1809

Madrid

Napoleón, a pesar de los seis años transcurridos, no olvidó en ningún momento cómo el conde de Saint-Germain le había engañado. Le había engañado como a un niño, como a un vulgar idiota. A él, que regía los destinos de Francia, que pugnaba por extender sus dominios por toda Europa y había sido ungido con la corona y el cetro imperiales. Y le había robado el códice de Platón.

Ahora el emperador estaba en España, país donde había elevado al trono a su hermano José. Por medio de viles argucias, Napoleón había embaucado al rey Carlos IV y a su familia, y tenía a todos presos en el sur de Francia. Hubo revueltas por parte del pueblo español, pero estas fueron aplastadas por los soldados franceses que entraron en el país con el engaño de atravesarlo para llegar hasta Portugal, aliado de Inglaterra.
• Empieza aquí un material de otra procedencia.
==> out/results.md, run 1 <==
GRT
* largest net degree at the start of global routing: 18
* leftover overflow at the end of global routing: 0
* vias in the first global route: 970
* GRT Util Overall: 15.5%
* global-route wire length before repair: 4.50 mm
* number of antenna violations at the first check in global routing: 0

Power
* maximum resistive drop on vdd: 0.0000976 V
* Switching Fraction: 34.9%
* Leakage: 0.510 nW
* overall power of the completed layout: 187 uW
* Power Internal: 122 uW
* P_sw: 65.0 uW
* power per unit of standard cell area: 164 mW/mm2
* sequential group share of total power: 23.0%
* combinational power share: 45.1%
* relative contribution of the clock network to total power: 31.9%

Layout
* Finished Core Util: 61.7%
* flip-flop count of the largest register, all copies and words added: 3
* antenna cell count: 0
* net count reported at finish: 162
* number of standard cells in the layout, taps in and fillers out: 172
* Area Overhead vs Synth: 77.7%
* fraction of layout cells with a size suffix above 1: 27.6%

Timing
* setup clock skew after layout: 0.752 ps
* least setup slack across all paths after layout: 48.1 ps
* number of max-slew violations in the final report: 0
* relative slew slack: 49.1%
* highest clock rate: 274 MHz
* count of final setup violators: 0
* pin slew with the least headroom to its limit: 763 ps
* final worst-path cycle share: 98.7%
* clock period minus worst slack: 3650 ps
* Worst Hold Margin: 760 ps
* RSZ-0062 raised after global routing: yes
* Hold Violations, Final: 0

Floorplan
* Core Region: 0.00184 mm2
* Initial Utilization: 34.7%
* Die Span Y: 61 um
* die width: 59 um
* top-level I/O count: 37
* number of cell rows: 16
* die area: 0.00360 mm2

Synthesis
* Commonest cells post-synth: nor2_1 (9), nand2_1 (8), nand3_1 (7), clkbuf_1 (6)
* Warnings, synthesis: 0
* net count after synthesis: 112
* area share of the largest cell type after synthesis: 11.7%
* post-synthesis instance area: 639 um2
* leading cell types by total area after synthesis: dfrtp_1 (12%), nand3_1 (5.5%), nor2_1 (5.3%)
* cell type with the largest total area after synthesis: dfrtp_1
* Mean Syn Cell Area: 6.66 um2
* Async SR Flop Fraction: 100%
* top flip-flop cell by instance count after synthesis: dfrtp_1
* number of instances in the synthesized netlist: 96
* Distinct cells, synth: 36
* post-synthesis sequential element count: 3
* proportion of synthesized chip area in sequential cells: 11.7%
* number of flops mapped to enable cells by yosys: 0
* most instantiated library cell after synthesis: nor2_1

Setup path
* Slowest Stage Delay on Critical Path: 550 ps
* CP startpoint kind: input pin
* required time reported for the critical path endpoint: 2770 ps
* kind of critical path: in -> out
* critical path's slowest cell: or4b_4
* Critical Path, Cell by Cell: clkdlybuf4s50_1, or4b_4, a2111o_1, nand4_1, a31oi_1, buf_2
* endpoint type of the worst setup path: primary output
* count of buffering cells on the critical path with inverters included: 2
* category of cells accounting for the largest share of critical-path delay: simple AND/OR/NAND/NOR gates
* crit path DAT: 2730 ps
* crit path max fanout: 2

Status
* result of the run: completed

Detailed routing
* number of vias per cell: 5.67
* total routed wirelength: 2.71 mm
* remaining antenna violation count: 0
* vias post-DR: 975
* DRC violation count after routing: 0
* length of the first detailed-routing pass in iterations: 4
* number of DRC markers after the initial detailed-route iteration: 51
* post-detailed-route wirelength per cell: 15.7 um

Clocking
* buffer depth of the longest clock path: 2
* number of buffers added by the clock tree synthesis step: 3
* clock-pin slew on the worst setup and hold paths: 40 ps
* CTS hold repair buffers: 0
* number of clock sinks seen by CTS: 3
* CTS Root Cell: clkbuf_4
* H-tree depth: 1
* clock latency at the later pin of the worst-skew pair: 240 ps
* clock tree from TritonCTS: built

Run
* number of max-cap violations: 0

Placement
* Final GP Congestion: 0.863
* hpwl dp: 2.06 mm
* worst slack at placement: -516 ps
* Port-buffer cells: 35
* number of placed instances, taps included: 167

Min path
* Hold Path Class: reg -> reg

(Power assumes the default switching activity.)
Los informadores del emperador aseguraban que el conde de Saint-Germain estaba en Madrid. Desde que huyera de las Tullerías con el códice, y procurando alejarse de la órbita de Napoleón, había decidido esconderse en España, donde podría vivir con tranquilidad. Pero se equivocaba. Los últimos acontecimientos ponían en la palestra que el ahora emperador no estaba dispuesto a poner coto a su ambición expansionista en Europa. Hasta que alguien lograra frenarle, él seguiría ampliando su poder.

—José, ¿se sabe dónde está el maldito?

—Más o menos —respondió el hermano de Napoleón, sentados ambos en un salón del Palacio Real de Madrid.

—¿Cómo que más o menos?

—Si me das unos días…

—Ya te he dado muchos. Te he dado demasiado tiempo. Dime lo que sepas exactamente.
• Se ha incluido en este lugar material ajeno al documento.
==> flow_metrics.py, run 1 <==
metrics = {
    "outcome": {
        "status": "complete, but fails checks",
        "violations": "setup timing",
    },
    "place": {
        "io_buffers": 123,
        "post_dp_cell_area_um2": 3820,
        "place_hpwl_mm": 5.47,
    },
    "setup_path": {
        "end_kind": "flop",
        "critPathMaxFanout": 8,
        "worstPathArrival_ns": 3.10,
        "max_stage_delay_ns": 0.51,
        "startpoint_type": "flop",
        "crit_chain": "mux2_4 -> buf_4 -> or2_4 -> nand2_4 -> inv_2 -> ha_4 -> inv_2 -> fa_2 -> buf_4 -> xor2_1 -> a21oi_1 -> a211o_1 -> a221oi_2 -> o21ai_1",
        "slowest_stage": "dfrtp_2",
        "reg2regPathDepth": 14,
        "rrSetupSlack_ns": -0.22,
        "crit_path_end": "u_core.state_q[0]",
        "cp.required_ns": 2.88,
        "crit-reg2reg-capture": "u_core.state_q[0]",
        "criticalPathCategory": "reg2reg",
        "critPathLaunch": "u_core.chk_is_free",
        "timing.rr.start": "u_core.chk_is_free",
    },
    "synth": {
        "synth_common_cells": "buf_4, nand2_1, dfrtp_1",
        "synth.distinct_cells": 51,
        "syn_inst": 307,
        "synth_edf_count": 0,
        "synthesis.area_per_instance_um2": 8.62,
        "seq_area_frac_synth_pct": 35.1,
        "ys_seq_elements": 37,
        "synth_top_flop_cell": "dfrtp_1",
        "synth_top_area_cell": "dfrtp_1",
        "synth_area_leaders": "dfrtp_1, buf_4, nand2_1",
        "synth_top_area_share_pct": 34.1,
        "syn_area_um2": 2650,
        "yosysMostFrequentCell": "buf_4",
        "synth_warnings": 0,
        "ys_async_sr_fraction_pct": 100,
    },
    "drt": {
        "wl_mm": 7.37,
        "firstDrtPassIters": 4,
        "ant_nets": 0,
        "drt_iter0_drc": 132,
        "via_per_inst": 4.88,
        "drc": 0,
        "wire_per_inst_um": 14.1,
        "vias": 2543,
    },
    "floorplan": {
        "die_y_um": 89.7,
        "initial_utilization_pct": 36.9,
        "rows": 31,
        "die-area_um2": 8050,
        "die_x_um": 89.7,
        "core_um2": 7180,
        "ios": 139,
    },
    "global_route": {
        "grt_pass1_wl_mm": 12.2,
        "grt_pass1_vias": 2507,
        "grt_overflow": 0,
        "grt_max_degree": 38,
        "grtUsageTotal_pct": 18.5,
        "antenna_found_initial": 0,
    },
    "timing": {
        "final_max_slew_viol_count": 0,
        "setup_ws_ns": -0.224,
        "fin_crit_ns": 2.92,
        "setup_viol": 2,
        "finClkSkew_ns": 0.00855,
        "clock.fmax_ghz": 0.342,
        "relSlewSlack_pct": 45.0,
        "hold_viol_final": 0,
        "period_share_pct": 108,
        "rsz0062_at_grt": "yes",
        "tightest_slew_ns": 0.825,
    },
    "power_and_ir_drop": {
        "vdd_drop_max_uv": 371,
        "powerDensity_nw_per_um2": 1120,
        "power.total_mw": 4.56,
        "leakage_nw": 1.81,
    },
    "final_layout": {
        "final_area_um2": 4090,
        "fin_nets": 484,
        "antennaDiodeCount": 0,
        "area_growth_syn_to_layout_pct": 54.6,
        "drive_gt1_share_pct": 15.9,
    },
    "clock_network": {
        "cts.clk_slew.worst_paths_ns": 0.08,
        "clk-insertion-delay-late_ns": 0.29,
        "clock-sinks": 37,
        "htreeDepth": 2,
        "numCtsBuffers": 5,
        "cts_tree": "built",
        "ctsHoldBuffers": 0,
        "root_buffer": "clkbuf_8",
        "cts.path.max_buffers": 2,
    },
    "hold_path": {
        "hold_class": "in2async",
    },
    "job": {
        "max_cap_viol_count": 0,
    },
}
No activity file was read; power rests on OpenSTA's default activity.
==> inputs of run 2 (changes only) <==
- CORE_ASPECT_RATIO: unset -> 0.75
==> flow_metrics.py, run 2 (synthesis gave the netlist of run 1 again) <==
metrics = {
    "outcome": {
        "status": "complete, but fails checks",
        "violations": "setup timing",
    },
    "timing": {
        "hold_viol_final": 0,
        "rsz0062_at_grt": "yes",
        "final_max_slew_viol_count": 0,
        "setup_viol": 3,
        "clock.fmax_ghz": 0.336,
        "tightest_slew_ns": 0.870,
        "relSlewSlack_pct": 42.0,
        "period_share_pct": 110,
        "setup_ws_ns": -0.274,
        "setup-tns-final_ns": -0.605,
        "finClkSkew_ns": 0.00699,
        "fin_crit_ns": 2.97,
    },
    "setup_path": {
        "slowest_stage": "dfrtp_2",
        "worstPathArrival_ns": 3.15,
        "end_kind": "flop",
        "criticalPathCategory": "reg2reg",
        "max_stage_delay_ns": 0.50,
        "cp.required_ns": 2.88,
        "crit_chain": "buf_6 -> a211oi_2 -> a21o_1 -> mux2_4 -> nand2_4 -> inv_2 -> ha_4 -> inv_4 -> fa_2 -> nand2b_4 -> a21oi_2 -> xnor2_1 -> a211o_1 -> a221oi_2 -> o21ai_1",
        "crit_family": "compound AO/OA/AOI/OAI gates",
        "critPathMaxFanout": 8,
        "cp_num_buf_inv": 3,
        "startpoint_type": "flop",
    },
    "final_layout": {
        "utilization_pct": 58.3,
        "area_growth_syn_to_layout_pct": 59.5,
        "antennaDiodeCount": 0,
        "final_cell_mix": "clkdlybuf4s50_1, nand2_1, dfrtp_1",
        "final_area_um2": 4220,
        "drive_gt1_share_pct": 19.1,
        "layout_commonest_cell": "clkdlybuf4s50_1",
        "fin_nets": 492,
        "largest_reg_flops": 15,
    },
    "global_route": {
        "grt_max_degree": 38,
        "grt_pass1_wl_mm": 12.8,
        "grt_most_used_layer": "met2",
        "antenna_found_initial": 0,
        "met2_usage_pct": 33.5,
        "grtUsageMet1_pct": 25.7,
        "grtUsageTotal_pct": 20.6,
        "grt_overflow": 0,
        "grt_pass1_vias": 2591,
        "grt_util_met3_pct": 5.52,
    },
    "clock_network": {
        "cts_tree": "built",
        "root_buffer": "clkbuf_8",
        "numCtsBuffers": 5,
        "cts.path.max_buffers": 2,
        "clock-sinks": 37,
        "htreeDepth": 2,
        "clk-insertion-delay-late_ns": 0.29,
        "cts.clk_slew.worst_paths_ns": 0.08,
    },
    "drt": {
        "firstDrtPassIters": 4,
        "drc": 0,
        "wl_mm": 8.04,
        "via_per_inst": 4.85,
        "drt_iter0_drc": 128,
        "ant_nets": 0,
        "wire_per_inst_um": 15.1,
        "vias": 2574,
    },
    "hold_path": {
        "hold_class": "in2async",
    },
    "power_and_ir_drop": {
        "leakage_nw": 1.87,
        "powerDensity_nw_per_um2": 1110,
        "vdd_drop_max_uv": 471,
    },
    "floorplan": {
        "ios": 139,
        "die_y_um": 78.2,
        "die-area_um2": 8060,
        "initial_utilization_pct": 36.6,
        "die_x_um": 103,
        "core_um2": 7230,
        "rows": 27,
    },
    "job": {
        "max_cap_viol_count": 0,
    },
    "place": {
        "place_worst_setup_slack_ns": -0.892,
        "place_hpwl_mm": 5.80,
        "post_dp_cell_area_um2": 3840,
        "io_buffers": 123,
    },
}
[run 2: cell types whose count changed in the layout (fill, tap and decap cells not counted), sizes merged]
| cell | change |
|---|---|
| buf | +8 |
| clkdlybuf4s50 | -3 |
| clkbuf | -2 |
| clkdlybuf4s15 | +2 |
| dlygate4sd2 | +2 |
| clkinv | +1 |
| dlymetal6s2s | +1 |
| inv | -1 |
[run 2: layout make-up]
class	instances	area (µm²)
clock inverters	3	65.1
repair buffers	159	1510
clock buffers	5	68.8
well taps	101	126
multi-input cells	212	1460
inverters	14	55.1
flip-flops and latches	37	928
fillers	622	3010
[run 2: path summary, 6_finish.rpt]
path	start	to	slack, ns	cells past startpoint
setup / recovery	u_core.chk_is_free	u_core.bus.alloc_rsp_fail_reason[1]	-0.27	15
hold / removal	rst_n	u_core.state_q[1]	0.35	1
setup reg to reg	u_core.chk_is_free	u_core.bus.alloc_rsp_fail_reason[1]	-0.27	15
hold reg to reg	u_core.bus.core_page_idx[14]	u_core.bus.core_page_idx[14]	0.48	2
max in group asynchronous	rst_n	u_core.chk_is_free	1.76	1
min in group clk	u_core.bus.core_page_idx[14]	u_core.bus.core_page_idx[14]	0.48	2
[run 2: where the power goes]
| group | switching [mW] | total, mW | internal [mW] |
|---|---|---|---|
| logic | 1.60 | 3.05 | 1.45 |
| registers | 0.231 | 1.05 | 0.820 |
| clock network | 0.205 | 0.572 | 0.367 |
—Sé que el conde está oculto en algún lugar de un pueblecito cercano a la capital, llamado El Pardo. Es un sitio muy pequeño, a orillas del río Manzanares.

—¿Y no basta con eso?

—No. Eso creo yo, porque si advierte nuestra presencia, y que le estamos siguiendo la pista, desaparecerá como una escurridiza anguila.

Napoleón miró a José con severidad. Su hermano había resultado ser un inútil hasta que él le entregó un trono sin mover un dedo, como un regalo fraternal que, en realidad, no merecía.

—Ya basta de esperas y tonterías —le espetó el emperador—. Que se me informe de lo que sepan tus espías y yo mismo, de incógnito, con un par de hombres, iré a El Pardo y prenderé al maldito conde.

—¿No lo juzgas demasiado arriesgado?

—¿Y qué no lo es, cuando se trata de obtener algo que se desea? Dime, hermano mío, ¿qué hay que no lo sea?